A simple check would be event_id == 0, since that starts at 1.

maxnoe commented 3 years ago

The question is should we stop processing at the first of such "empty" events or just skip them?

morcuended commented 3 years ago

But it's getting more and more common.

Then we should also open an issue with the DAQ people, right? This should not happen in the first place.

I will open a ticket in Redmine.

The question is should we stop processing at the first of such "empty" events or just skip them?

Right now I simply discard the whole file even if there are also good events. There is no other way to do it right now.

maxnoe commented 3 years ago

Are there good events after the empty ones? Or are the empty ones always at the back?

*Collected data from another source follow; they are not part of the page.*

`flow/design.v`:
```
module alu_top (
    input             clk,
    input      [15:0] a,
    input      [15:0] b,
    input      [2:0]  opcode,
    input             mode,
    output reg [15:0] result,
    output reg        za,
    output reg        zb,
    output reg        eq,
    output reg        gt,
    output reg        lt
);
    reg [15:0] a_q, b_q;
    reg [2:0]  opcode_q;
    reg        mode_q;
    wire [15:0] alu_out;
    wire        za_w, zb_w, eq_w, gt_w, lt_w;
    ALU u_alu (.a(a_q), .b(b_q), .opcode(opcode_q), .mode(mode_q),
               .outALU(alu_out), .za(za_w), .zb(zb_w), .eq(eq_w), .gt(gt_w), .lt(lt_w));
    always @(posedge clk) begin
        a_q      <= a;
        b_q      <= b;
        opcode_q <= opcode;
        mode_q   <= mode;
        result   <= alu_out;
        za       <= za_w;
        zb       <= zb_w;
        eq       <= eq_w;
        gt       <= gt_w;
        lt       <= lt_w;
    end
endmodule

module arith(a,b,opcode,outau);
input [15:0] a;
input [15:0] b;
input [2:0] opcode;
output [15:0] outau;
reg [15:0] outau;
always@(*)
begin
	case(opcode)
	3'b000: outau = a+b;
	3'b001: outau = a * b;
	3'b010: if (a > b) begin
		outau = a - b;
		end
		else begin
		outau = b - a;
		end
	3'b011: if (a > b) begin
		outau = (b == 16'h0000) ? 16'h0000 : a / b;
		end
		else begin
		outau = (a == 16'h0000) ? 16'h0000 : b / a;
		end
	default outau = 16'h0000;
	endcase
end
endmodule
module logic_unit(a,b,opcode,outlu,za,zb,eq,gt,lt);
input [15:0] a;
input [15:0] b;
input [2:0] opcode;
output [15:0] outlu;
output za, zb,eq,gt,lt;
reg [15:0] outlu;
reg za,zb,eq,gt,lt;
always@(*)
begin
	case(opcode)
	3'b000: outlu = (a & b);
	3'b001: outlu = (a | b);
	3'b010: outlu = (~(a | b));
	3'b011: outlu = (~(a & b));
	3'b100: outlu = (~ a);
	3'b101: outlu = (~ b);
	3'b110: outlu = (a ^ b);
	3'b111: outlu = (~(a ^ b));
	endcase
end
always@(*)
begin
	if( a == b) begin
	eq = 1;
	end
	else begin
	eq = 0;
	end
	if ( a > b) begin
	gt = 1;
	end
	else begin
	gt = 0;
	end
	if ( a < b) begin
	lt = 1;
	end
	else begin
	lt = 0;
	end
	if( a == 16'h0000) begin
	za = 1;
	end
	else begin
	za = 0;
	end
	if (b == 16'h0000) begin
	zb = 1;
	end
	else begin
	zb = 0;
	end
end
endmodule
module ALU( a, b, opcode, mode, outALU, za, zb, eq, gt, lt);
input [15:0] a;
input [15:0] b;
input [2:0] opcode;
input mode;
output [15:0] outALU;
output za, zb, eq, gt, lt;
reg [15:0] outALU;
reg za, zb, eq, gt, lt;
wire [15:0] outau;
wire [15:0] outlu;
wire tza, tzb, teq, tgt, tlt;
arith a1 (.a(a), .b(b), .opcode(opcode), .outau(outau));
logic_unit l1 (.a(a), .b(b), .opcode(opcode), .outlu(outlu), .za(tza), .zb(tzb), .eq(teq), .gt(tgt), .lt(tlt));
always@(*)
begin
	if(mode == 0) begin
	outALU = outau;
	end
	else if (mode == 1) begin
	outALU = outlu;
	end
	else begin
	outALU = 16'h0000;
	end
	za = tza;
	zb = tzb;
	eq = teq;
	gt = tgt;
	lt = tlt;
end
endmodule
```
==> flow/design.v (excerpt) <==
module my_chip (
    input logic [11:0] io_in,  
    output logic [11:0] io_out,  
    input logic clock,
    input logic reset  
);
clock: 3.98 ns
lec_check: 0
abc_area: 1
cap_margin: 20
core_margin: 2
core_utilization: 71
cts_cluster_size: 14
place_density_lb_addon: 0.12
setup_slack_margin: 0.65
slew_margin: 20
run.sh (not shown) runs the stock make flow with config.mk's settings and CLKGATE_MAP_FILE=.
The first run produced a clean layout.
Next try:
--- a/flow/config.mk
+++ b/flow/config.mk
@@ -7,9 +7,11 @@
 export LEC_CHECK = 0
 export ABC_AREA = 1
-export CAP_MARGIN = 20
+export CAP_MARGIN = 0
+export CORE_ASPECT_RATIO = 0.5
 export CORE_MARGIN = 2
-export CORE_UTILIZATION = 71
+export CORE_UTILIZATION = 72
+export CTS_CLUSTER_DIAMETER = 203
 export CTS_CLUSTER_SIZE = 14
 export PLACE_DENSITY_LB_ADDON = 0.12
-export SETUP_SLACK_MARGIN = 0.65
+export SETUP_SLACK_MARGIN = 1.12
 export SLEW_MARGIN = 20
==> flow/constraint.sdc (replaced) <==
create_clock -name core_clock -period 3.81 [get_ports {clock}]
set_input_delay 0.7620 -clock core_clock [delete_from_list [all_inputs] [get_ports {clock}]]
set_output_delay 0.7620 -clock core_clock [all_outputs]
set_load 0.01 [all_outputs]
Effect: The changed run reached the layout checks and failed them: capacitance limit, slew limit, setup timing; via count increases by about 14%; non-clock buffer count increases by 67; wire length increases by about 27%; utilization increases by 4.4 points; clock power decreases by 22%; total power decreases by about 7%; flip-flop count is unchanged; die area decreases by about 1.1%; maximum frequency decreases by 18%; sequential power increases by about 5%; hold slack is about the same.
// clock
module clock(
    input clk,
    input rst,
    input adjust, up, up_ten,
    input h24, world_clock,
    input usa, england, spain,
    input sw_stopwatch,
    input sw_timer,
    input sw_alarm_set,
    input btn_stp_start,
    input btn_stp_reset,
    input btn_alarm_toggle,
    input btn_alarm_stop,
    output [7:0] seg_data, seg_com, seg7,
    output am, pm,
    output led4, led6, led8, 
    output LCD_RS, LCD_RW, LCD_E,
    output [7:0] LCD_DATA,
    output [3:0] rgb_r,
    output piezo_out 
    );
==> flow/config.mk <==
export PLATFORM = sky130hd
export DESIGN_NAME = clock
export DESIGN_NICKNAME = clock
export VERILOG_FILES = /design/flow/design.v
export SDC_FILE = /design/flow/constraint.sdc
export NUM_CORES = 4
export LEC_CHECK = 0
export ABC_AREA = 1
export CAP_MARGIN = 0
export CORE_ASPECT_RATIO = 0.88
export CORE_MARGIN = 2
export CORE_UTILIZATION = 72
export CTS_CLUSTER_DIAMETER = 44
export CTS_CLUSTER_SIZE = 88
export GPL_ROUTABILITY_DRIVEN = 1
export HOLD_SLACK_MARGIN = -0.07
export PLACE_DENSITY_LB_ADDON = 0.28
export SETUP_SLACK_MARGIN = 2.6
export SLEW_MARGIN = 20
==> flow/constraint.sdc <==
create_clock -name core_clock -period 10.3 [get_ports {clk}]
set_input_delay 2.0600 -clock core_clock [delete_from_list [all_inputs] [get_ports {clk}]]
set_output_delay 2.0600 -clock core_clock [all_outputs]
set_load 0.01 [all_outputs]
run.sh (not shown) runs the stock make flow with config.mk's settings and CLKGATE_MAP_FILE=.
The first run produced a layout that fails on negative setup slack.
Then changed:
ABC_AREA = default   (was 1)
CAP_MARGIN = 20   (was 0)
CORE_ASPECT_RATIO = default   (was 0.88)
CORE_UTILIZATION = 10   (was 72)
CTS_CLUSTER_DIAMETER = default   (was 44)
CTS_CLUSTER_SIZE = default   (was 88)
GPL_ROUTABILITY_DRIVEN = default   (was 1)
HOLD_SLACK_MARGIN = default   (was -0.07)
PLACE_DENSITY_LB_ADDON = default   (was 0.28)
SETUP_SLACK_MARGIN = default   (was 2.6)
clock period = 22.0 ns   (was 10.3 ns; I/O delays follow)
Result: Now the flow completed with no timing, DRC or antenna violations; clock skew came out lower by 0.0087 ns; worst setup slack improved by 4.1 ns; worst hold slack got worse by 0.017 ns.
Then changed:
ABC_AREA = 1   (was default)
CORE_UTILIZATION = 65   (was 10)
clock period = 12.4 ns   (was 22.0 ns; I/O delays follow)
The new run produced a clean layout.
Cell area drops by 3.6%.
Core utilization increases by 67 points.
==> inputs of run a <==
==> flow/design.v <==
module uart_rx
  #(parameter CLKS_PER_BIT = 104)
  (
   input        i_Clock,
   input        i_Rst,
   input        i_Rx_Serial,
   output reg [15:0] o_Rx_Byte,
  output reg square_wave,
  output reg pin1,
  output  reg pin2
  );
  parameter s_IDLE         = 3'b000;
  parameter s_RX_START_BIT = 3'b001;
  parameter s_RX_DATA_BITS = 3'b010;
  parameter s_RX_STOP_BIT  = 3'b011;
  parameter s_CLEANUP      = 3'b100;
  reg  [7:0] data_check;
  reg [7:0] first_8bit;
  reg [7:0] second_8bit;
  reg           r_Rx_Data_R;
  reg           r_Rx_Data;
  reg [15:0]     r_Clock_Count;
  reg [4:0]     r_Bit_Index;  
  reg [15:0]     r_Rx_Byte;
  reg [2:0]     r_SM_Main;
wire [60:0] distZ = 61'hFFFFFFFFFFFFFF;
reg [23:0] counter;
reg toggle;
reg toggle_n;
wire [23:0] store;
wire [15:0] distA;
reg [15:0] distB;
reg stop;
reg [15:0] rpm;
assign distA =40*distZ;
assign store = (rpm == 16'd0) ? 24'hFFFFFF : (18 * 100000)/ rpm;
  always @(posedge i_Clock)
    begin
    if (i_Rst)
    begin
      r_Rx_Data_R <= 1'b1;
      r_Rx_Data   <= 1'b1;
      o_Rx_Byte   <= 16'd0;
      rpm         <= 16'd0;
      counter     <= 24'd0;
      toggle      <= 1'b1;
      distB       <= 16'd0;
      stop        <= 1'b0;
      square_wave <= 1'b1;
      pin1        <= 1'b0;
      pin2        <= 1'b0;
    end
    else
    begin
      r_Rx_Data_R <= i_Rx_Serial;
      r_Rx_Data   <= i_Rx_Serial;
     o_Rx_Byte[15:8] <= second_8bit;
     o_Rx_Byte[7:0] <= first_8bit;
     rpm <= {second_8bit, first_8bit};
toggle_n = toggle;
if (stop==0)
begin
counter <= counter + 1;
if (counter >= store )
begin
toggle_n = ~toggle;
toggle <= toggle_n;
counter<=0;
if (second_8bit[7] == 0)
begin
pin1 <= 0;
pin2 <= 1;
end
else
begin
pin1 <= 1;
pin2 <= 0;
end
if (toggle_n==0)
begin
distB <= distB +1;
end
end
if (distB ==distA)
begin
stop <= 1;
end
else
begin
square_wave <= toggle_n;
end
end
end
end
always @(posedge i_Clock)
begin
    if (i_Rst)
    begin
      r_SM_Main     <= s_IDLE;
      r_Clock_Count <= 16'd0;
      r_Bit_Index   <= 5'd0;
      r_Rx_Byte     <= 16'd0;
      data_check    <= 8'h00;
      first_8bit    <= 8'h00;
      second_8bit   <= 8'h00;
    end
    else
      case (r_SM_Main)
        s_IDLE :
          begin
            r_Clock_Count <= 0;
            r_Bit_Index   <= 0;
            if (r_Rx_Data == 1'b0)           
              r_SM_Main <= s_RX_START_BIT;
            else
              r_SM_Main <= s_IDLE;
          end
        s_RX_START_BIT :
          begin
            if (r_Clock_Count == (CLKS_PER_BIT-1)/2)
              begin
                if (r_Rx_Data == 1'b0)
                  begin
                    r_Clock_Count <= 0;   
                    r_SM_Main     <= s_RX_DATA_BITS;
                  end
                else
                  r_SM_Main <= s_IDLE;
              end
            else
              begin
                r_Clock_Count <= r_Clock_Count + 1;
                r_SM_Main     <= s_RX_START_BIT;
              end
          end  
        s_RX_DATA_BITS :
          begin
            if (r_Clock_Count < CLKS_PER_BIT-1)
              begin
                r_Clock_Count <= r_Clock_Count + 1;
                r_SM_Main     <= s_RX_DATA_BITS;
              end
            else
              begin
                r_Clock_Count          <= 0;
                r_Rx_Byte[r_Bit_Index] <= r_Rx_Data;
                if (r_Bit_Index < 8)
                  begin
                    r_Bit_Index <= r_Bit_Index + 1;
                    r_SM_Main   <= s_RX_DATA_BITS;
                  end
                else
                  begin
						 if (data_check == 8'h01)
						 begin
                   first_8bit <= r_Rx_Byte[7:0];
						 data_check <= 8'h00;
						 end
						 if (data_check == 8'h00)
						 begin
					second_8bit <= r_Rx_Byte[7:0];
						 data_check <= 8'h01;
						 end
                    r_Bit_Index <= 0;
                    r_SM_Main   <= s_RX_STOP_BIT;
                  end
              end
          end  
        s_RX_STOP_BIT :
          begin
            if (r_Clock_Count < CLKS_PER_BIT-1)
              begin
                r_Clock_Count <= r_Clock_Count + 1;
                r_SM_Main     <= s_RX_STOP_BIT;
              end
            else
              begin
                r_Clock_Count <= 0;
                r_SM_Main     <= s_CLEANUP;
              end
          end  
        s_CLEANUP :
          begin
            r_SM_Main <= s_IDLE;
          end
        default :
          r_SM_Main <= s_IDLE;
      endcase
    end
endmodule  
==> flow/run.sh <==
#!/bin/bash
# the make line also repeats each setting of config.mk as NAME=value (left out here)
make -C /OpenROAD-flow-scripts/flow DESIGN_CONFIG=/design/flow/config.mk WORK_HOME=/design/flow/orfs CLKGATE_MAP_FILE= finish
==> flow/config.mk <==
export PLATFORM = sky130hd
export DESIGN_NAME = uart_rx
export DESIGN_NICKNAME = uart_rx
export VERILOG_FILES = /design/flow/design.v
export SDC_FILE = /design/flow/constraint.sdc
export NUM_CORES = 4
export LEC_CHECK = 0
export ABC_AREA = 1
export CAP_MARGIN = 20
export CORE_MARGIN = 2
export CORE_UTILIZATION = 72
export MAX_ROUTING_LAYER = met4
export PLACE_DENSITY_LB_ADDON = 0.2
export SLEW_MARGIN = 20
==> flow/constraint.sdc <==
create_clock -name core_clock -period 74.7 [get_ports {i_Clock}]
set_input_delay 14.9400 -clock core_clock [delete_from_list [all_inputs] [get_ports {i_Clock}]]
set_output_delay 14.9400 -clock core_clock [all_outputs]
set_load 0.01 [all_outputs]
==> run b: changes against run a <==
--- a/flow/config.mk
+++ b/flow/config.mk
@@ -9,6 +9,5 @@
 export CAP_MARGIN = 20
 export CORE_MARGIN = 2
 export CORE_UTILIZATION = 72
-export MAX_ROUTING_LAYER = met4
 export PLACE_DENSITY_LB_ADDON = 0.2
 export SLEW_MARGIN = 20
==> flow/constraint.sdc (replaced) <==
create_clock -name core_clock -period 76.2 [get_ports {i_Clock}]
set_input_delay 15.2400 -clock core_clock [delete_from_list [all_inputs] [get_ports {i_Clock}]]
set_output_delay 15.2400 -clock core_clock [all_outputs]
set_load 0.01 [all_outputs]
==> run c: changes against run a <==
--- a/flow/config.mk
+++ b/flow/config.mk
@@ -9,6 +9,7 @@
 export CAP_MARGIN = 20
 export CORE_MARGIN = 2
 export CORE_UTILIZATION = 72
+export HOLD_SLACK_MARGIN = -0.09
 export MAX_ROUTING_LAYER = met4
 export PLACE_DENSITY_LB_ADDON = 0.2
 export SLEW_MARGIN = 20
==> flow/constraint.sdc (replaced) <==
create_clock -name core_clock -period 60.4 [get_ports {i_Clock}]
set_input_delay 12.0800 -clock core_clock [delete_from_list [all_inputs] [get_ports {i_Clock}]]
set_output_delay 12.0800 -clock core_clock [all_outputs]
set_load 0.01 [all_outputs]
==> impl_summary.log <==
[metrics] run summary
[metrics] error that halted the flow: [ERROR GRT-0232] Routing congestion too high. Check the congestion heatmap in the GUI.
[metrics] outcome: stopped before the end
[metrics] cells resized by post-CTS repair: 89
[metrics] post-detailed-placement half-perimeter wirelength: 66300 um
[metrics] post-CTS repair timing setup buffer count: 34
[metrics] GR Util met3: 86.8%
[metrics] met1 demand-to-capacity share in global routing: 96.2%
[metrics] post-place instance area: 31900 sq um
[metrics] Fail Step: 5_1_grt
[metrics] global routing usage summed across all routing layers: 122%
# the run above: run c

==> impl_summary.log <==
[metrics] run summary
[metrics] setup-violating endpoint count in the final report: 0
[metrics] GR Util met3: 4.49%
[metrics] fillcell total: 3373
[metrics] post-detailed-placement half-perimeter wirelength: 63400 um
[metrics] Final Max Tran Viols: 0
[metrics] global routing usage summed across all routing layers: 39.1%
[metrics] outcome: complete, no violations
[metrics] cells resized by post-CTS repair: 15
[metrics] met1 demand-to-capacity share in global routing: 48.3%
# the run above: run a

==> impl_summary.log <==
[metrics] run summary
[metrics] outcome: complete, no violations
[metrics] final instance count without filler cells: 5484
[metrics] Simple-Gate Fraction of Synth Area: 34.5%
[metrics] GR Util met3: 3.90%
[metrics] cells resized by post-CTS repair: 10
[metrics] post-CTS repair timing setup buffer count: 0
[metrics] global routing usage summed across all routing layers: 37.4%
[metrics] R2R cell count: 475
[metrics] setup-violating endpoint count in the final report: 0
[metrics] post-place instance area: 29600 sq um
# the run above: run b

morcuended commented 3 years ago

No idea. Did not check that.

maxnoe commented 3 years ago

Can you try with that? https://github.com/cta-observatory/ctapipe_io_lst/pull/99

morcuended commented 3 years ago

Let me try

morcuended commented 3 years ago

Redmine page: https://forge.in2p3.fr/issues/44538

morcuended commented 3 years ago

@maxnoe, the fix in cta-observatory/ctapipe_io_lst#99 worked fine in those two files.

maxnoe commented 3 years ago

Ok, then let's merge that and make a new release for ctapipe_io_lst.

maxnoe commented 3 years ago

Ah, already done by @rlopezcoto, great!

morcuended commented 3 years ago

Although it worked almost all the time. I spotted a different error related to this in run 04135.0157 (last file of the run):

...
Event with event_id=0 found, skipping
Event with event_id=0 found, skipping
Traceback (most recent call last):
  File "/fefs/aswg/software/virtual_env/anaconda3/envs/osa/bin/lstchain_data_r0_to_dl1", line 8, in <module>
    sys.exit(main())
  File "/fefs/aswg/software/virtual_env/anaconda3/envs/osa/lib/python3.7/site-packages/lstchain/scripts/lstchain_data_r0_to_dl1.py", line 185, in main
    custom_config=config,
  File "/fefs/aswg/software/virtual_env/anaconda3/envs/osa/lib/python3.7/site-packages/lstchain/reco/r0_to_dl1.py", line 575, in r0_to_dl1
    new_ped, new_ff = calibration_calculator.output_interleaved_results(event)
UnboundLocalError: local variable 'event' referenced before assignment
maxnoe commented 3 years ago

That happens when there are no events at all.

maxnoe commented 3 years ago

The code is very problematic. Mixing calculation with storing it in the event with the IO at the end. I would try to fix that, but for the moment, I would only check that at least one event has been processed.